Context: an optimization exercise on an open-source flow, tuned for a short achievable clock period and few clock cycles. The choices shown serve that exercise and are no tape-out recipe. The RTL of this run was laid out without a check of its function. Power and IR drop assume default switching activity.

$ cat design/flow/run.sh
#!/bin/bash
# synth_recipe.tcl (not shown) runs the flow's synth.tcl, then flattens the netlist and writes it again
# the make line also repeats each setting of config.mk as NAME=value (left out here)
make -C /OpenROAD-flow-scripts/flow DESIGN_CONFIG=/design/flow/config.mk WORK_HOME=/design/flow/orfs CLKGATE_MAP_FILE= SYNTH_SCRIPT=/design/flow/synth_recipe.tcl finish
$ cat design/flow/config.mk
export PLATFORM = sky130hd
export DESIGN_NAME = lc2k_core
export DESIGN_NICKNAME = lc2k_core
export VERILOG_FILES = /design/flow/design.v
export SDC_FILE = /design/flow/constraint.sdc
export NUM_CORES = 4
export LEC_CHECK = 0
export ABC_CLOCK_PERIOD_IN_PS = 2500
export CAP_MARGIN = 20
export CORE_MARGIN = 2
export CORE_UTILIZATION = 40
export PLACE_DENSITY = 0.6
export SETUP_SLACK_MARGIN = 3.5
export SLEW_MARGIN = 20
export TNS_END_PERCENT = 100
$ cat design/flow/constraint.sdc
create_clock -name core_clock -period 6.0 [get_ports {clk}]
set_input_delay 1.2000 -clock core_clock [delete_from_list [all_inputs] [get_ports {clk}]]
set_output_delay 1.2000 -clock core_clock [all_outputs]
set_load 0.01 [all_outputs]
$ cat design/flow/design.v
module lc2k_core (
    input  wire        clk,
    input  wire        rst,           
    output wire [15:0] imem_addr,
    input  wire [31:0] imem_rdata,
    output wire [15:0] dmem_addr,
    input  wire [31:0] dmem_rdata,
    output wire        dmem_we,
    output wire [31:0] dmem_wdata,
    output wire        halted
);
    localparam integer NT = 8;        
    reg [31:0] regs [0:7];
    reg [15:0] pc;
    reg [15:0] last_pc;               
    reg        last_seq;              
    reg [NT-1:0] t_v;
    reg [15:0]   t_tag [0:NT-1];      
    reg [15:0]   t_tgt [0:NT-1];      
    reg [2:0]    t_ptr;
    reg        d_valid;
    reg [31:0] d_instr;
    reg [15:0] d_pc1;
    reg        e_lw, e_sw, e_beq, e_halt, e_wr;
    reg [2:0]  e_rd;
    reg [31:0] e_a, e_b, e_sd;
    reg [15:0] e_target;
    reg        s_ab, s_mb, s_am, s_lb, s_al, s_mm, s_ll, s_nor;
    reg        n_ma, n_la, n_mb, n_lb;   
    reg        e_fsa, e_fsl;             
    reg        m_lw, m_sw, m_wr;
    reg [2:0]  m_rd;
    reg [31:0] m_alu, m_sd;
    reg        halt_r;
    assign halted = halt_r;
    assign imem_addr = pc;
    wire [15:0] pc1 = pc + 16'd1;
    wire        f_beq_same = (imem_rdata[31:22] == 10'b0000000100) &&
                             (imem_rdata[21:19] == imem_rdata[18:16]);
    wire [15:0] f_target   = pc1 + imem_rdata[15:0];
    reg        t_hit;
    reg [15:0] t_hit_tgt;
    integer j;
    always @(*) begin
        t_hit = 1'b0;
        t_hit_tgt = 16'd0;
        for (j = 0; j < NT; j = j + 1)
            if (t_v[j] && t_tag[j] == pc) begin
                t_hit = 1'b1;
                t_hit_tgt = t_hit_tgt | t_tgt[j];
            end
    end
    wire       d_ok  = d_valid && (d_instr[31:25] == 7'd0);
    wire [2:0] d_opc = d_instr[24:22];
    wire       d_add = d_ok && d_opc == 3'd0;
    wire       d_nor = d_ok && d_opc == 3'd1;
    wire       d_lw  = d_ok && d_opc == 3'd2;
    wire       d_sw  = d_ok && d_opc == 3'd3;
    wire       d_beq = d_ok && d_opc == 3'd4;
    wire       d_hlt = d_ok && d_opc == 3'd6;
    wire [2:0] d_ra  = d_instr[21:19];
    wire [2:0] d_rb  = d_instr[18:16];
    wire [2:0] d_rd  = d_lw ? d_rb : d_instr[2:0];
    wire       d_wr  = d_add || d_nor || d_lw;
    wire       d_useb = d_add || d_nor || d_beq;
    wire [31:0] d_off = {{16{d_instr[15]}}, d_instr[15:0]};
    wire       fa = e_wr && e_rd == d_ra;
    wire       fb = e_wr && e_rd == d_rb && d_useb;
    wire [31:0] m_res = m_lw ? dmem_rdata : m_alu;
    wire [31:0] d_va  = (m_wr && m_rd == d_ra) ? m_res : regs[d_ra];
    wire [31:0] d_vb  = (m_wr && m_rd == d_rb) ? m_res : regs[d_rb];
    wire [31:0] ld = dmem_rdata;
    wire [31:0] sum_ab = e_a + e_b;
    wire [31:0] sum_mb = m_alu + e_b;
    wire [31:0] sum_am = e_a + m_alu;
    wire [31:0] sum_lb = ld + e_b;
    wire [31:0] sum_al = e_a + ld;
    wire [31:0] nor_a = n_ma ? m_alu : n_la ? ld : e_a;
    wire [31:0] nor_b = n_mb ? m_alu : n_lb ? ld : e_b;
    wire [31:0] e_res = ({32{s_ab}}  & sum_ab) |
                        ({32{s_mb}}  & sum_mb) |
                        ({32{s_am}}  & sum_am) |
                        ({32{s_lb}}  & sum_lb) |
                        ({32{s_al}}  & sum_al) |
                        ({32{s_mm}}  & {m_alu[30:0], 1'b0}) |
                        ({32{s_ll}}  & {ld[30:0], 1'b0}) |
                        ({32{s_nor}} & ~(nor_a | nor_b));
    wire e_eq = (s_ab && e_a == e_b) ||
                (s_mb && m_alu == e_b) ||
                (s_am && e_a == m_alu) ||
                (s_lb && ld == e_b) ||
                (s_al && e_a == ld);
    wire e_taken = e_beq && e_eq;
    wire [31:0] e_sdata = e_fsl ? ld : (e_fsa ? m_alu : e_sd);
    assign dmem_addr  = m_alu[15:0];
    assign dmem_wdata = m_sd;
    assign dmem_we    = m_sw;
    integer i;
    always @(posedge clk) begin
        if (rst) begin
            for (i = 0; i < 8; i = i + 1)
                regs[i] <= 32'd0;
            pc       <= 16'd0;
            last_seq <= 1'b0;
            t_v      <= {NT{1'b0}};
            t_ptr    <= 3'd0;
            d_valid  <= 1'b0;
            e_lw <= 1'b0; e_sw <= 1'b0; e_beq <= 1'b0; e_halt <= 1'b0; e_wr <= 1'b0;
            m_lw <= 1'b0; m_sw <= 1'b0; m_wr <= 1'b0;
            halt_r   <= 1'b0;
        end else begin
            if (m_wr)
                regs[m_rd] <= m_res;
            m_lw  <= e_lw;
            m_sw  <= e_sw && !halt_r;
            m_wr  <= e_wr;
            m_rd  <= e_rd;
            m_alu <= e_res;
            m_sd  <= e_sdata;
            halt_r <= halt_r || e_halt;
            e_a      <= d_va;
            e_b      <= (d_lw || d_sw) ? d_off : d_vb;
            e_sd     <= d_vb;
            e_rd     <= d_rd;
            e_target <= d_pc1 + d_instr[15:0];
            s_nor    <= d_nor;
            s_ab     <= !d_nor && !fa && !fb;
            s_mb     <= !d_nor &&  fa && !fb && !e_lw;
            s_am     <= !d_nor && !fa &&  fb && !e_lw;
            s_lb     <= !d_nor &&  fa && !fb &&  e_lw;
            s_al     <= !d_nor && !fa &&  fb &&  e_lw;
            s_mm     <= !d_nor &&  fa &&  fb && !e_lw;
            s_ll     <= !d_nor &&  fa &&  fb &&  e_lw;
            n_ma     <= fa && !e_lw;
            n_la     <= fa &&  e_lw;
            n_mb     <= fb && !e_lw;
            n_lb     <= fb &&  e_lw;
            e_fsa    <= e_wr && e_rd == d_rb && !e_lw;
            e_fsl    <= e_wr && e_rd == d_rb &&  e_lw;
            if (e_taken) begin
                e_lw <= 1'b0; e_sw <= 1'b0; e_beq <= 1'b0; e_halt <= 1'b0; e_wr <= 1'b0;
            end else begin
                e_lw <= d_lw; e_sw <= d_sw; e_beq <= d_beq; e_halt <= d_hlt; e_wr <= d_wr;
            end
            d_instr <= imem_rdata;
            d_pc1   <= pc1;
            last_pc <= pc;
            if (!t_hit && f_beq_same && last_seq) begin
                t_v[t_ptr]   <= 1'b1;
                t_tag[t_ptr] <= last_pc;
                t_tgt[t_ptr] <= f_target;
                t_ptr        <= (t_ptr == NT - 1) ? 3'd0 : t_ptr + 3'd1;
            end
            if (e_taken) begin
                d_valid  <= 1'b0;
                pc       <= e_target;
                last_seq <= 1'b0;
            end else begin
                d_valid <= !f_beq_same;
                if (t_hit) begin
                    pc       <= t_hit_tgt;
                    last_seq <= 1'b0;
                end else if (f_beq_same) begin
                    pc       <= f_target;
                    last_seq <= 1'b0;
                end else begin
                    pc       <= pc1;
                    last_seq <= 1'b1;
                end
            end
        end
    end
endmodule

** Description of the task **
Only the lines above starting with the one with "assign imem_addr = pc;" and going through the one with "d_opc == 3'd0;" are to be copied, word for word and with both ends kept.

** Your solution **
    assign imem_addr = pc;
    wire [15:0] pc1 = pc + 16'd1;
    wire        f_beq_same = (imem_rdata[31:22] == 10'b0000000100) &&
                             (imem_rdata[21:19] == imem_rdata[18:16]);
    wire [15:0] f_target   = pc1 + imem_rdata[15:0];
    reg        t_hit;
    reg [15:0] t_hit_tgt;
    integer j;
    always @(*) begin
        t_hit = 1'b0;
        t_hit_tgt = 16'd0;
        for (j = 0; j < NT; j = j + 1)
            if (t_v[j] && t_tag[j] == pc) begin
                t_hit = 1'b1;
                t_hit_tgt = t_hit_tgt | t_tgt[j];
            end
    end
    wire       d_ok  = d_valid && (d_instr[31:25] == 7'd0);
    wire [2:0] d_opc = d_instr[24:22];
    wire       d_add = d_ok && d_opc == 3'd0;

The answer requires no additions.